Basement Holodecks and Kitchen Time Machines
That tiki bar post I scribbled a while back sent me down a rabbit hole of DIY fandom, and it hit me: Fans aren't just desperate to escape into the worlds they love—they're desperate to live there.
Turns out, some people aren't waiting for someone else to build their fantasy spaces. They're doing it themselves. At home. And the results are absolutely wild.
When someone rebuilds their kitchen as a 1950s diner, they're not just renovating—they're telling a story. And great storytellers should pay attention.
When Fans Buy Real Estate in Their Favorite Worlds
Joe Manganiello has a basement shrine to Gary Gygax where he runs D&D campaigns for his Hollywood buddies. But he's not alone in this madness. There's a whole underground (literally) movement of people transforming their homes into portals to other worlds.
I'm talking about the guy who ripped out his kitchen and rebuilt it as a perfect 1950s diner—checkered floors, chrome stools, working jukebox, the works. He makes pancakes in a short-order cook outfit every Sunday morning.
Or the woman who converted her dining room into a medieval feast hall, complete with a 12-foot wooden table, tapestries, and pewter goblets. Family dinner feels like Game of Thrones, minus the poisoning.
Then there are the Star Trek fans building working Enterprise bridge replicas in their garages. Not movie props—functioning command centers with touch panels and sound effects so accurate that fan film crews rent them out.
The Commitment Level Is Unreal
What gets me about these projects isn't just the money (though some of these builds cost more than luxury cars). It's the absolute commitment to the bit.
Home arcade builders don't just buy vintage machines—they recreate the exact layout of the arcade they haunted as kids. Down to the carpet pattern and the smell of pizza grease.
Flight-sim obsessives build cockpits so authentic they're basically passenger jets without wings—complete with instrument panels, hydraulic seats, even turbulence simulators.

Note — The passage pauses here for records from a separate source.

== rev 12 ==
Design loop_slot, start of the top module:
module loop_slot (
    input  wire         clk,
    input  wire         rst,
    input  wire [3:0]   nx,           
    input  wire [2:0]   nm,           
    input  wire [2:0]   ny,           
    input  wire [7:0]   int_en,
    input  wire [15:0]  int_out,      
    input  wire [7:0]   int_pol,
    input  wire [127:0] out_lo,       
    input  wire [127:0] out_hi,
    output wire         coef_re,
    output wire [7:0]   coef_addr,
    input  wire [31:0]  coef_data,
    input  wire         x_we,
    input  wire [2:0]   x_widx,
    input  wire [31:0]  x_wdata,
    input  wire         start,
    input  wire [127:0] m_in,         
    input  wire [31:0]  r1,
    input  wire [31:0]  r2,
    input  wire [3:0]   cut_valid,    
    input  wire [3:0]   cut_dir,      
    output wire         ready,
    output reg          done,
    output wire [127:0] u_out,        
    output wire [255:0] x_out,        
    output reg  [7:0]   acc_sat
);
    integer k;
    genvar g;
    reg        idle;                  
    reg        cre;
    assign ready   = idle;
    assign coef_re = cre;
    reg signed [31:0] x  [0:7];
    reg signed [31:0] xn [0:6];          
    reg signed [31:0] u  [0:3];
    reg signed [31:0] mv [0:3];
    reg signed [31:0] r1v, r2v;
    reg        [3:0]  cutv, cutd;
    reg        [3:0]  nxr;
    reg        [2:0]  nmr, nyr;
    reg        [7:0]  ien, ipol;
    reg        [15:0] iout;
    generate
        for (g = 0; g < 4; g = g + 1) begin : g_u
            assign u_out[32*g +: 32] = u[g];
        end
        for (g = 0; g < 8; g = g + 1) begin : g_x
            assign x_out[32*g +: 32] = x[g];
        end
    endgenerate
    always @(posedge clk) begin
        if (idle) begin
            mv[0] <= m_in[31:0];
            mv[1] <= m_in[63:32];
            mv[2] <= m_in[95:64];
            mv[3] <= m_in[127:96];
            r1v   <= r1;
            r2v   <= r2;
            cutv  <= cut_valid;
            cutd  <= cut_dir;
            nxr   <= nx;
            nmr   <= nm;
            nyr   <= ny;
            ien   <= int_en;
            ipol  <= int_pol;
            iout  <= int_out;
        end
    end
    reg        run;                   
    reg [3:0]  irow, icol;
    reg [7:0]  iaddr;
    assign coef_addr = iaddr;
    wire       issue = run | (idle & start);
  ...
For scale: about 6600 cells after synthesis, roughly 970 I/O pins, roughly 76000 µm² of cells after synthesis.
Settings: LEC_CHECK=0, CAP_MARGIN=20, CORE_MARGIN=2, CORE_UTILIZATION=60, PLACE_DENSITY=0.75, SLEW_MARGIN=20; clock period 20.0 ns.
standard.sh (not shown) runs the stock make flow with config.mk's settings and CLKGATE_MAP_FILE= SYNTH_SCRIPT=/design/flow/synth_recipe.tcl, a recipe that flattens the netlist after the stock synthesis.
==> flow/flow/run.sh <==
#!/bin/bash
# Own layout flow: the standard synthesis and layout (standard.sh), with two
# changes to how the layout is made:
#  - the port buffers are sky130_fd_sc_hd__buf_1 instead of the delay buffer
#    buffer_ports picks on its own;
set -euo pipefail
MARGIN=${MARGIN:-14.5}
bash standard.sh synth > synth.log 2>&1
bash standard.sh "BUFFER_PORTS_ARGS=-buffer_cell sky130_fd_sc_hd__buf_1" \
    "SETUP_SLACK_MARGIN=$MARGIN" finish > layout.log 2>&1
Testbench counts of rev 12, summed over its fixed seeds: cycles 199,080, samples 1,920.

Prohibition-era speakeasy builders hide their bars behind rotating bookcases, stock period-accurate glassware, and some even install fake "raid" sirens for atmosphere.
These aren't hobbies. They're acts of world-building so thorough they make my TV writers' rooms look lazy.
What's Driving This?
That kind of detail raises the obvious question: What makes someone go this far?

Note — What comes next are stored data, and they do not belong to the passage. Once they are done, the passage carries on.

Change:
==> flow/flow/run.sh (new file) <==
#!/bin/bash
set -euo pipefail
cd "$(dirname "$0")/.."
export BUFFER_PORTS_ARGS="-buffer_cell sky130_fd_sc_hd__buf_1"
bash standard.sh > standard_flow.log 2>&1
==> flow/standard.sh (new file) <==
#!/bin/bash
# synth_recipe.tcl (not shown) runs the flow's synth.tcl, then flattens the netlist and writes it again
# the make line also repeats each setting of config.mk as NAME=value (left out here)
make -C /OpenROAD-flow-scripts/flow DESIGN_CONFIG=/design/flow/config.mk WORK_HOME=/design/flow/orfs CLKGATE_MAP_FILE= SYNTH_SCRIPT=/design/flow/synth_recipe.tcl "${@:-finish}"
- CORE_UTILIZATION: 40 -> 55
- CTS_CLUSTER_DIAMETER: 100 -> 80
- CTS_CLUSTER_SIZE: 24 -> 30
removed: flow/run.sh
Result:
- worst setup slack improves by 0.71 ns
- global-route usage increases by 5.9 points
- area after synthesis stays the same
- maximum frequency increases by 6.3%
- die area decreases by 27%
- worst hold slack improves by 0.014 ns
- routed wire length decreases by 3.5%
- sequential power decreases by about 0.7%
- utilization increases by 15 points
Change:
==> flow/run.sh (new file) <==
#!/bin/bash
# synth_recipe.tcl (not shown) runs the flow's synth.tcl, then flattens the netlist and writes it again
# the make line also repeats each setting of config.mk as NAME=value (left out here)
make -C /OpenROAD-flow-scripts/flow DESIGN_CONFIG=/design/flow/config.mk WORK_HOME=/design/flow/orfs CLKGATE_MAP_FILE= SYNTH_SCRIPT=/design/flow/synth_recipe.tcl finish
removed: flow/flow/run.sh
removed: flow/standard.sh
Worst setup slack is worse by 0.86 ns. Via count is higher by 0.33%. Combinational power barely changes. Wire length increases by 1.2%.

Part of it is the same post-COVID hunger for physical experiences I talked about before. But there's something else happening here—a complete rejection of generic spaces.
These builders are saying: "Why should my house look like everyone else's house when it could look like the Shire? Or the cantina? Or that basement arcade where I spent my best teenage years?"

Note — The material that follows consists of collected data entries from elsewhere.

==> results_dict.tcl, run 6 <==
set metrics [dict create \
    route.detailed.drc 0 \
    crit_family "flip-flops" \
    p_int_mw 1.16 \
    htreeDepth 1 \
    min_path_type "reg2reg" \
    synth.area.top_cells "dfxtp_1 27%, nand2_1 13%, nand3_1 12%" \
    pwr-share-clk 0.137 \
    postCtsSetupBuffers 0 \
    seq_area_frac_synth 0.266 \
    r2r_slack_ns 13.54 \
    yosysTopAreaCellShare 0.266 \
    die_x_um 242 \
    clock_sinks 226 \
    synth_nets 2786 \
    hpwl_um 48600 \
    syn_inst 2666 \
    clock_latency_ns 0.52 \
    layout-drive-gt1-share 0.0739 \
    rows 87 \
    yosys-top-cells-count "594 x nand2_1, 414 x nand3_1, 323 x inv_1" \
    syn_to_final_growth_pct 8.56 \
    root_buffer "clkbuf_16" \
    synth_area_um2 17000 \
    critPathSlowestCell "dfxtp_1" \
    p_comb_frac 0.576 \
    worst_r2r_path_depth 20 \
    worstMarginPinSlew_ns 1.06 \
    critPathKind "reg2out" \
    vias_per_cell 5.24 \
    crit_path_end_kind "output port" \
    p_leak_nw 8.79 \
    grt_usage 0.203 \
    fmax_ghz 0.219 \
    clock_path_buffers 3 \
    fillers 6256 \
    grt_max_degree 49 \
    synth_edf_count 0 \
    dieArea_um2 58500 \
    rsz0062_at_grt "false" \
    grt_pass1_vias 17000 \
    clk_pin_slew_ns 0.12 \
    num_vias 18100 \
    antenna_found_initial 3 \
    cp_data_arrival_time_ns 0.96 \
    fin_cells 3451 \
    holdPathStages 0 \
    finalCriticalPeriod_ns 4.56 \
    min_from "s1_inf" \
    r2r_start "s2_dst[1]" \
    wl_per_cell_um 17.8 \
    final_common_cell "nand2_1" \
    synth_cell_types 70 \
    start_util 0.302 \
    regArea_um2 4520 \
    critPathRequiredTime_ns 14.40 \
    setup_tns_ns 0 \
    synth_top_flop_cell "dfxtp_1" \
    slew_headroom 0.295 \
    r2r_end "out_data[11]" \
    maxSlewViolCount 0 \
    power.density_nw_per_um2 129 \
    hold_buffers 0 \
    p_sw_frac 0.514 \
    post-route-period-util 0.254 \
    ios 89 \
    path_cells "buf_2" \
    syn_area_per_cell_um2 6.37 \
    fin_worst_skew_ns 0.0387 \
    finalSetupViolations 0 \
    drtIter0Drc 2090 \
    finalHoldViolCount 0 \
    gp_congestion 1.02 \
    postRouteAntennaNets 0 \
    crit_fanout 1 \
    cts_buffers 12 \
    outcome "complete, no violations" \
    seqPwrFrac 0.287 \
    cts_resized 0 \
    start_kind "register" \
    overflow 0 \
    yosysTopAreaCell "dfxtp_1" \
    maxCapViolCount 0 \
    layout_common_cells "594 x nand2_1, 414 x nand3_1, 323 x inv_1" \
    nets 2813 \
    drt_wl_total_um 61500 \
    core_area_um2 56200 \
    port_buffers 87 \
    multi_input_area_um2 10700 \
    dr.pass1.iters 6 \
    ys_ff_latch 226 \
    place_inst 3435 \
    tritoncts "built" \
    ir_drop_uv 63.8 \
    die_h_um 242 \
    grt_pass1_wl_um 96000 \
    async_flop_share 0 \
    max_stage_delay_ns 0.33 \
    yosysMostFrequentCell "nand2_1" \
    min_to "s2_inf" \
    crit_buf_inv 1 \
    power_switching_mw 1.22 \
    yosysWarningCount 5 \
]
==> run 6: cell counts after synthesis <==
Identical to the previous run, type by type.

They're not decorating—they're world-building. Personal holodecks built from lumber, drywall, and dreams.
The Future of Personal Portals
So, where's this headed? Picture what future fandoms might do when given the keys to their homes:
Marvel Universe Command Centers: Home offices designed like Tony Stark's workshop or the Avengers compound, complete with holographic displays (hello, Apple Vision Pro) and voice-activated everything.
Anime Aesthetic Rooms: Cyberpunk bedrooms with neon underglow, rain sound effects, and windows that display custom cityscapes. Think Blade Runner meets Animal Crossing.
Gaming Pods: Not just gaming chairs—full sensory chambers with haptic feedback, scent machines, and climate control that matches whatever world you're exploring.
Retro Social Media Cafes: Home coffee shops designed like early 2000s internet cafes, complete with chunky monitors and dial-up sound effects for the nostalgia factor.
Apocalypse Prep Bunkers: But make them cozy. Think The Last of Us meets hygge—survival gear displayed like art in spaces that feel safe rather than paranoid.
Multiverse Rooms: Modular spaces that can shift between themes using smart lighting, projection mapping, and programmable furniture. Want your living room to be a starship bridge for movie night and a cozy cabin for reading? Done.
Why This Matters for Storytellers
Here's what's wild about all this: These superfans aren't just consuming our stories—they're extending them. They're building unauthorized sequels using drywall and LED strips.
They understand something we sometimes forget: the best fictional worlds don't just entertain you for two hours or eight episodes. They stick around. They become places you want to live, even if it's just for Sunday morning pancakes.
"They're not decorating—they're world-building. Personal holodecks built from lumber, drywall, and dreams."
When someone builds a speakeasy in their basement, they're not just recreating Prohibition-era aesthetics. They're saying that world has enough emotional weight to anchor their daily life.
That's the gold standard for world-building, right there.
Next time you build a fictional world, ask yourself: Could someone wake up here every day? Because somewhere, a superfan with spare cash and a wild imagination might just make that happen.
For me, it'd be Deckard's apartment from Blade Runner—all that neon-soaked noir atmosphere with the constant rain soundtrack. What about you?
What fictional space would you renovate your house to recreate? And what does that tell you about the worlds that stick with us?